Muscle Deterioration Not Inevitable

There's a similar breakdown for both young and old men, new research finds

THURSDAY, Sept. 20, 2001 (HealthDayNews) -- Just because you're old doesn't mean your muscles have to sag.

Or so say the authors of a study published in the Sept. 12 issue of the Journal of the American Medical Association. The results of the study, the largest of its kind to date, could represent a sea change in thinking about something we had long taken for granted: that losing muscle function and strength is an inevitable part of aging.

"We were trying to establish whether the loss of muscle with age was due to an alteration of muscle protein metabolism in basal conditions [after waking up in the morning, before getting out of bed and before having breakfast], but it doesn't seem to be the case," says Dr. Elena Volpi, lead author of the study who is now assistant professor of medicine at the University of Southern California. "Other conditions, such as feeding and physical activity, need to be studied," she adds.

One indisputable, albeit unpleasant, fact of life is that people lose muscle strength and function (a condition called sarcopenia) as they get older. Muscle proteins constantly break down and rebuild as part of a natural cycle. Muscle loss of any kind results in an imbalance between muscle protein synthesis and breakdown.

"The question has been 'why,'" says Dr. Nir Barzilai, director of the Institute for Aging Research at the Albert Einstein College of Medicine in New York City.
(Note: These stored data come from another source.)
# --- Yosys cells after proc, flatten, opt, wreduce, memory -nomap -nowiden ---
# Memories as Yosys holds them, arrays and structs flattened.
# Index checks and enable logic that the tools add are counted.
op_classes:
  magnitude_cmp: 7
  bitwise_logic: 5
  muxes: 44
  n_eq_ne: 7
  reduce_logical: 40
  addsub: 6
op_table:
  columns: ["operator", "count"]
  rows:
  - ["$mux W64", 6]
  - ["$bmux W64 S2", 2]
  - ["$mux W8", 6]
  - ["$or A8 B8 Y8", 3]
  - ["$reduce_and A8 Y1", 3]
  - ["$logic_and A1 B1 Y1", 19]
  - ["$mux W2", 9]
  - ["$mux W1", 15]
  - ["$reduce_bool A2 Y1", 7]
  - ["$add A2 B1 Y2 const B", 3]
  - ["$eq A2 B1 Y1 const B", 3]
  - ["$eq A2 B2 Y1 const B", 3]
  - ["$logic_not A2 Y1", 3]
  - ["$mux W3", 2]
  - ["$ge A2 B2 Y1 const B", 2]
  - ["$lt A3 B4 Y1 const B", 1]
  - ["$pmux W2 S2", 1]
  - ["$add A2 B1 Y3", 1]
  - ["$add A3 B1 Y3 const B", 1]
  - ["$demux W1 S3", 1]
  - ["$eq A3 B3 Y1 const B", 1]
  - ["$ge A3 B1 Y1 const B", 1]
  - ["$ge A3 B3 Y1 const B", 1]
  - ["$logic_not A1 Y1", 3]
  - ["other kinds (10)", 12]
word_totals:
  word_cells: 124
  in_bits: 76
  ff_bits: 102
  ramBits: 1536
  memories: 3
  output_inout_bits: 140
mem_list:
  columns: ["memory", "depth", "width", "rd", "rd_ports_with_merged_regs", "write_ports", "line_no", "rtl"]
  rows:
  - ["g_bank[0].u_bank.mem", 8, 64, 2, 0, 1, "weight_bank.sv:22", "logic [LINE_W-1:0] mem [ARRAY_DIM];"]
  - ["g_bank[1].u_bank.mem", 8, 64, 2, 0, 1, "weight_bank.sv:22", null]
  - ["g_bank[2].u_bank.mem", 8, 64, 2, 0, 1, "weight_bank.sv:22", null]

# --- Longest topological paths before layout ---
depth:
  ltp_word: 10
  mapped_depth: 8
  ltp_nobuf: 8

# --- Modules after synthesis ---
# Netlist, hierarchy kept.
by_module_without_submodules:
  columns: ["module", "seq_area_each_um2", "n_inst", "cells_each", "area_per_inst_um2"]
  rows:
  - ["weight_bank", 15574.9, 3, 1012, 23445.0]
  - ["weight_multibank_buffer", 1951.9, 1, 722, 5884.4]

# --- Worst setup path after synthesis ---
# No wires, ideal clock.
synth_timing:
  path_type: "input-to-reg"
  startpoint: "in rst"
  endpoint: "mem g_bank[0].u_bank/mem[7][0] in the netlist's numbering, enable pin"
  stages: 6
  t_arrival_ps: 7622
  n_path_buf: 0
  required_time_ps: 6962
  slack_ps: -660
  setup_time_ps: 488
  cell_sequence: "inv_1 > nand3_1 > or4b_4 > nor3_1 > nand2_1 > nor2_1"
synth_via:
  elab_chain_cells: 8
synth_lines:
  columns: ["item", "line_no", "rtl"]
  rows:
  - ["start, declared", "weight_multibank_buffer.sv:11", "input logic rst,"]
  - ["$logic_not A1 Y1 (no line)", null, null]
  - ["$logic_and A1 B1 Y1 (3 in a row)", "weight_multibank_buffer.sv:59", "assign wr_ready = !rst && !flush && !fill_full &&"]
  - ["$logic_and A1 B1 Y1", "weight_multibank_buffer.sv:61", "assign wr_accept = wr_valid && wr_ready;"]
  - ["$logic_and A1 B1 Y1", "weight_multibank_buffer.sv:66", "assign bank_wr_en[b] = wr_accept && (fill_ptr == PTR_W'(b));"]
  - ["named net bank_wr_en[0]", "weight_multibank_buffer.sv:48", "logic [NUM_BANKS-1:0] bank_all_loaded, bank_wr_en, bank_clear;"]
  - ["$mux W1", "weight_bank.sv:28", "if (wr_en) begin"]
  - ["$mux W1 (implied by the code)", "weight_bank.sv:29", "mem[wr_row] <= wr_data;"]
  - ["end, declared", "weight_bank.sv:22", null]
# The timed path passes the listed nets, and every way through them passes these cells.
File: config.mk
export PLATFORM = sky130hd
export DESIGN_NAME = pipeline_ctrl
export DESIGN_NICKNAME = d
export VERILOG_FILES = /design/src/rtl/pipeline_ctrl_pkg.sv /design/src/rtl/pipeline_ctrl_sat_counter.sv /design/src/rtl/pipeline_ctrl.sv
export SDC_FILE = /design/constraint.sdc
export NUM_CORES = 1
export LEC_CHECK = 0
export ABC_AREA = 1
export BUFFER_PORTS_ARGS = -buffer_cell sky130_fd_sc_hd__clkbuf_2
export CORE_MARGIN = 3
export CORE_UTILIZATION = 51
export DETAILED_ROUTE_END_ITERATION = 10
export GPL_TIMING_DRIVEN = 0
export PLACE_DENSITY = 0.88
export SLEW_MARGIN = 0
export SYNTH_ARGS = -nofsm -noshare
export SYNTH_HDL_FRONTEND = slang
export SYNTH_SLANG_ARGS = --single-unit
export TNS_END_PERCENT = 5
File: constraint.sdc
create_clock -name clk -period 1.66 [get_ports clk]
set_clock_uncertainty 0.05 [all_clocks]
set_input_delay 0.498 -clock clk [delete_from_list [all_inputs] [get_ports clk]]
set_output_delay 0.498 -clock clk [all_outputs]
set_load 0.01 [all_outputs]
File: src/rtl/pipeline_ctrl_pkg.sv
// Shared types and encodings for the pipeline hazard/stall controller.
// Holds the controller state enum and the branch-type encodings.
package pipeline_ctrl_pkg;

  typedef enum logic [1:0] {
    ST_RUN      = 2'd0,
    ST_MEM_WAIT = 2'd1,
    ST_ERROR    = 2'd2
  } state_e;

  localparam logic [1:0] BR_NONE     = 2'b00;
  localparam logic [1:0] BR_COND     = 2'b01;
  localparam int         BR_JUMP_BIT = 1;

  localparam int WAIT_W = 8;

endpackage
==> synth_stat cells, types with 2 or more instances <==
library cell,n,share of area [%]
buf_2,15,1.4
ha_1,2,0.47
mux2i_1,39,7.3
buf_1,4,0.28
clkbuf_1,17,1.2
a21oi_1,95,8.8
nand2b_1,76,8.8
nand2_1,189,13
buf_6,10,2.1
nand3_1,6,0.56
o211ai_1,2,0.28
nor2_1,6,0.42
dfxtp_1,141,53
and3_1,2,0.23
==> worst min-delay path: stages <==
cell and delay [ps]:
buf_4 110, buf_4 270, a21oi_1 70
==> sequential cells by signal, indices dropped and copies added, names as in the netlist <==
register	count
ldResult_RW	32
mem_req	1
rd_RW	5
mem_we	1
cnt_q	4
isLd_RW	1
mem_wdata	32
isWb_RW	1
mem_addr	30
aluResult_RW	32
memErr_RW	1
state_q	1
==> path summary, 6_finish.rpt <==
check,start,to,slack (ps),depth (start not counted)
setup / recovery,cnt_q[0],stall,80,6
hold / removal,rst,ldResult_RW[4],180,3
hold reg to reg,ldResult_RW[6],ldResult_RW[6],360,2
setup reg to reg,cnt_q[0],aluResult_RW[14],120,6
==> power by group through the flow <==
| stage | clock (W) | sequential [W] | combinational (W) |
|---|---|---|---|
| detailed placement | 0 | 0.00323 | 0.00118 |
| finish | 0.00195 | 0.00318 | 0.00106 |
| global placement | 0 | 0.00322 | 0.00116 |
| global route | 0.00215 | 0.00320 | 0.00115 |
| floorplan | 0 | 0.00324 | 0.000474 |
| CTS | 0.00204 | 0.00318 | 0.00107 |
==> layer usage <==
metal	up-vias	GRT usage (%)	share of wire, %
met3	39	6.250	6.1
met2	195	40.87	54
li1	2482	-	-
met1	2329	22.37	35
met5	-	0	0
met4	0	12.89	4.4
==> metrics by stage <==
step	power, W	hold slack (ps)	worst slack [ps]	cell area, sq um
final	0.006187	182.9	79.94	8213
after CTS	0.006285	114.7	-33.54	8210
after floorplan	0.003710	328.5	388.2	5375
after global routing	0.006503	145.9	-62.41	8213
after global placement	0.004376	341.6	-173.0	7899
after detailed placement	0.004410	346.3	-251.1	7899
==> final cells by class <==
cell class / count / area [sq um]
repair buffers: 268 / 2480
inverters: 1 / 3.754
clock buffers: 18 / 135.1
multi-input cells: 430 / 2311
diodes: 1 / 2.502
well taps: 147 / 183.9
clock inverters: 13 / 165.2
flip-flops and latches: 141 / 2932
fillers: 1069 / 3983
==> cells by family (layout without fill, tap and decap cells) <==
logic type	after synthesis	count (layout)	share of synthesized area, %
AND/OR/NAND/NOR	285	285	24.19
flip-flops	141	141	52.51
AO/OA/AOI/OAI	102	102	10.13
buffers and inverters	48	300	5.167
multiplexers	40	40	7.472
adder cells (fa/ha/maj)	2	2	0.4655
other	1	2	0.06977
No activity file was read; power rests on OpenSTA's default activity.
Availing themselves of new technology to measure protein synthesis in the muscle directly, researchers at the University of Texas Medical Branch at Galveston studied protein synthesis and breakdown in 48 younger (average age 28) and older (average age 70) healthy men right after they had woken up in the morning -- in other words, without complications from eating and/or exercising.

The researchers found that synthesis and breakdown rates were similar in both groups; protein synthesis was even slightly higher among the older group.

Now Volpi and her colleagues are wondering whether muscles develop different responses to diet and exercise as they get older and if this is somehow responsible for sarcopenia.

"There may be lifestyle considerations. We cannot exclude them," says Volpi. "Exercise and diet are the most likely causes. It may be a response to food, or there may be a slight impairment in response to exercise. Other studies clearly show that exercise stimulates muscle growth in older people, but we don't know over the long term."

The good news is that it means sarcopenia -- and loss of independence in older individuals -- may be preventable. Other research is already underway to determine the effect of insulin and of nutritional supplements on muscles. "It's most likely that there are several potential causes, and all together they might each contribute a little bit and at the end give you this major problem," Volpi says.

Barzilai cautions against some possible limitations of the study. One is that the older men in the group, who had 11 percent less muscle mass than their younger counterparts, may have started out with less muscle mass.

"That's a little bit of a problem because they take two groups of people who were born 40 to 50 years apart, and we know that the [average person] is getting bigger every decade," says Barzilai. "This doesn't mean that those individuals really lost muscle. It could be that when they were 28, they had the same muscle mass."

The researchers also worked with a group of extremely healthy subjects. "They may not get much change in their muscle protein," says Barzilai. "What they're showing, in a way, is that healthy older people are healthy, but that doesn't mean that people who age and have sarcopenia will follow the same route."